# About this task:
When you reach the line with "err_valid | 3 | -220 |" in the listing below, transcribe it and each line after it up to and including the line with "setup endpoints to repair: 8 / 8", exactly and with nothing else.

□ □ □ □

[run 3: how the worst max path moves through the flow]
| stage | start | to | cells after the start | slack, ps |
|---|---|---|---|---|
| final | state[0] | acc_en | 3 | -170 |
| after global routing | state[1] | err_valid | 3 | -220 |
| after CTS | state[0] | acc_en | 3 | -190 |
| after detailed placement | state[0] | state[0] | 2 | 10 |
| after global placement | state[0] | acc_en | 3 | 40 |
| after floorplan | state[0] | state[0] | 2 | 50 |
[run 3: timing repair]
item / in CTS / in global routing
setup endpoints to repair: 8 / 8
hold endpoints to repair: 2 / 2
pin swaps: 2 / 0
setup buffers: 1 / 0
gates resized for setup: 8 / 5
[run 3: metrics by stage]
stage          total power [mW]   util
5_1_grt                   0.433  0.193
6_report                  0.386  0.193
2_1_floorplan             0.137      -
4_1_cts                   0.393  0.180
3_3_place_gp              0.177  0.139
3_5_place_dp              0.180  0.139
===== src/include/fu_cfg.svh =====
`ifndef FU_CFG_SVH
`define FU_CFG_SVH

// Datapath width
`define FU_XLEN 64

// Reorder buffer, index wraps modulo the entry count
`define FU_NUM_ROB 32
`define FU_ROB_W $clog2(`FU_NUM_ROB)

// Physical register tag
`define FU_TAG_W 6

// Multiplier pipeline depth
`define FU_MULT_STAGES 4

// Multiplier bits retired per stage
`define FU_MULT_CHUNK (`FU_XLEN / `FU_MULT_STAGES)

// ALU immediate operand
`define FU_LIT_W 8

`endif


===== src/fu_pkg.sv =====
`default_nettype none

`include "fu_cfg.svh"

package fu_pkg;

  // Branch displacement in instruction words
  localparam int disp_w = 21;

  typedef enum logic [4:0] {
    alu_addq   = 5'h00,
    alu_subq   = 5'h01,
    alu_and    = 5'h02,
    alu_bic    = 5'h03,
    alu_bis    = 5'h04,
    alu_ornot  = 5'h05,
    alu_xor    = 5'h06,
    alu_eqv    = 5'h07,
    alu_srl    = 5'h08,
    alu_sll    = 5'h09,
    alu_sra    = 5'h0a,
    alu_cmpult = 5'h0b,
    alu_cmpeq  = 5'h0c,
    alu_cmpule = 5'h0d,
    alu_cmplt  = 5'h0e,
    alu_cmple  = 5'h0f,
    alu_mulq   = 5'h10  // Multiplier only
  } alu_func_e;

  typedef enum logic {
    opb_is_reg = 1'b0,
    opb_is_lit = 1'b1
  } opb_sel_e;

  // Bit 2 inverts the base test
  typedef enum logic [2:0] {
    br_blbc = 3'd0,
    br_beq  = 3'd1,
    br_blt  = 3'd2,
    br_ble  = 3'd3,
    br_blbs = 3'd4,
    br_bne  = 3'd5,
    br_bge  = 3'd6,
    br_bgt  = 3'd7
  } br_cond_e;

  typedef struct packed {
    logic                      valid;
    alu_func_e                 func;
    opb_sel_e                  opb_sel;
    br_cond_e                  br_cond;
    logic                      cond_branch;
    logic                      uncond_branch;
    logic [`FU_ROB_W-1:0]      rob_idx;
    logic [`FU_TAG_W-1:0]      tag;
    logic [`FU_XLEN-1:0]       opa;
    logic [`FU_XLEN-1:0]       opb;
    logic [`FU_LIT_W-1:0]      lit;
    logic [`FU_XLEN-1:0]       npc;
    logic signed [disp_w-1:0]  disp;
  } fu_issue_t;

  typedef struct packed {
    logic                 valid;
    logic [`FU_ROB_W-1:0] rob_idx;
    logic [`FU_TAG_W-1:0] tag;
    logic [`FU_XLEN-1:0]  value;
  } fu_result_t;

  typedef struct packed {
    logic                 valid;
    logic [`FU_ROB_W-1:0] rob_idx;  // Entry of the branch itself
    logic [`FU_XLEN-1:0]  target;
  } rollback_t;

  // Younger than the branch and not past the ROB tail
  function automatic logic is_squashed(rollback_t rb, logic [`FU_ROB_W-1:0] rob_tail,
                                       logic [`FU_ROB_W-1:0] rob_idx);
    logic [`FU_ROB_W-1:0] entry_dist;
    logic [`FU_ROB_W-1:0] tail_dist;
    entry_dist = rob_idx - rb.rob_idx;   // Wraps modulo ROB size
    tail_dist  = rob_tail - rb.rob_idx;
    return rb.valid && (entry_dist != '0) && (entry_dist <= tail_dist);
  endfunction

endpackage

`default_nettype wire


===== src/branch_unit.sv =====
`timescale 1ns/100ps
`default_nettype none

`include "fu_cfg.svh"

module branch_unit (
  input  logic               clock,
  input  logic               reset,
  input  fu_pkg::fu_issue_t  issue,
  output fu_pkg::fu_result_t result,
  output fu_pkg::rollback_t  rollback
);

  logic [`FU_XLEN-1:0]  disp_ext;
  logic [`FU_XLEN-1:0]  target;
  logic                 test_true;
  logic                 taken;
  logic                 result_valid_q;
  logic                 rollback_valid_q;
  logic [`FU_ROB_W-1:0] rob_idx_q;
  logic [`FU_TAG_W-1:0] tag_q;
  logic [`FU_XLEN-1:0]  npc_q;
  logic [`FU_XLEN-1:0]  target_q;

  always_comb begin
    case (issue.br_cond)
      fu_pkg::br_blbc, fu_pkg::br_blbs: test_true = ~issue.opa[0];
      fu_pkg::br_beq,  fu_pkg::br_bne:  test_true = issue.opa == '0;
      fu_pkg::br_blt,  fu_pkg::br_bge:  test_true = issue.opa[`FU_XLEN-1];
      default:                          test_true = issue.opa[`FU_XLEN-1] || issue.opa == '0;
    endcase
    if (issue.br_cond[2]) begin
      test_true = ~test_true;  // Negated forms
    end
  end

  assign taken = issue.uncond_branch || (issue.cond_branch && test_true);

  // Word displacement to byte offset
  assign disp_ext = {{(`FU_XLEN-fu_pkg::disp_w-2){issue.disp[fu_pkg::disp_w-1]}},
                     issue.disp, 2'b00};
  assign target   = issue.npc + disp_ext;

  always_ff @(posedge clock) begin
    if (reset) begin
      result_valid_q   <= 1'b0;
      rollback_valid_q <= 1'b0;
    end else begin
      result_valid_q   <= issue.valid;
      rollback_valid_q <= issue.valid && taken;
    end
  end

  always_ff @(posedge clock) begin
    rob_idx_q <= issue.rob_idx;
    tag_q     <= issue.tag;
    npc_q     <= issue.npc;   // Link value
    target_q  <= target;
  end

  assign result   = '{valid: result_valid_q, rob_idx: rob_idx_q, tag: tag_q, value: npc_q};
  assign rollback = '{valid: rollback_valid_q, rob_idx: rob_idx_q, target: target_q};

  // A branch is either conditional or unconditional, never both
  a_one_branch_kind: assert property (@(posedge clock) disable iff (reset)
    issue.valid |-> issue.cond_branch ^ issue.uncond_branch);

endmodule

`default_nettype wire
$ cat config.mk
export PLATFORM = sky130hd
export DESIGN_NAME = rename_top
export DESIGN_NICKNAME = d
export VERILOG_FILES = /design/src/verilog/rename_pkg.sv /design/src/verilog/rat_if.sv /design/src/verilog/front_rat.sv /design/src/verilog/free_list.sv /design/src/verilog/rename_stage.sv /design/src/verilog/rename_top.sv
export SDC_FILE = /design/constraint.sdc
export NUM_CORES = 1
export LEC_CHECK = 0
export BUFFER_PORTS_ARGS = -buffer_cell sky130_fd_sc_hd__clkbuf_2
export CORE_ASPECT_RATIO = 0.9
export CORE_MARGIN = 2
export CORE_UTILIZATION = 40
export CTS_CLUSTER_SIZE = 24
export DETAILED_ROUTE_END_ITERATION = 12
export PLACE_DENSITY = 0.71
export SLEW_MARGIN = 20
export SYNTH_ARGS = -nofsm -noshare
export SYNTH_HDL_FRONTEND = slang
export SYNTH_SLANG_ARGS = --single-unit
$ cat constraint.sdc
create_clock -name CLK -period 7 [get_ports CLK]
set_input_delay 1.05 -clock CLK [delete_from_list [all_inputs] [get_ports CLK]]
set_output_delay 1.05 -clock CLK [all_outputs]
set_load 0.01 [all_outputs]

□ □ □ □

# Task solution:
| after global routing | state[1] | err_valid | 3 | -220 |
| after CTS | state[0] | acc_en | 3 | -190 |
| after detailed placement | state[0] | state[0] | 2 | 10 |
| after global placement | state[0] | acc_en | 3 | 40 |
| after floorplan | state[0] | state[0] | 2 | 50 |
[run 3: timing repair]
item / in CTS / in global routing
setup endpoints to repair: 8 / 8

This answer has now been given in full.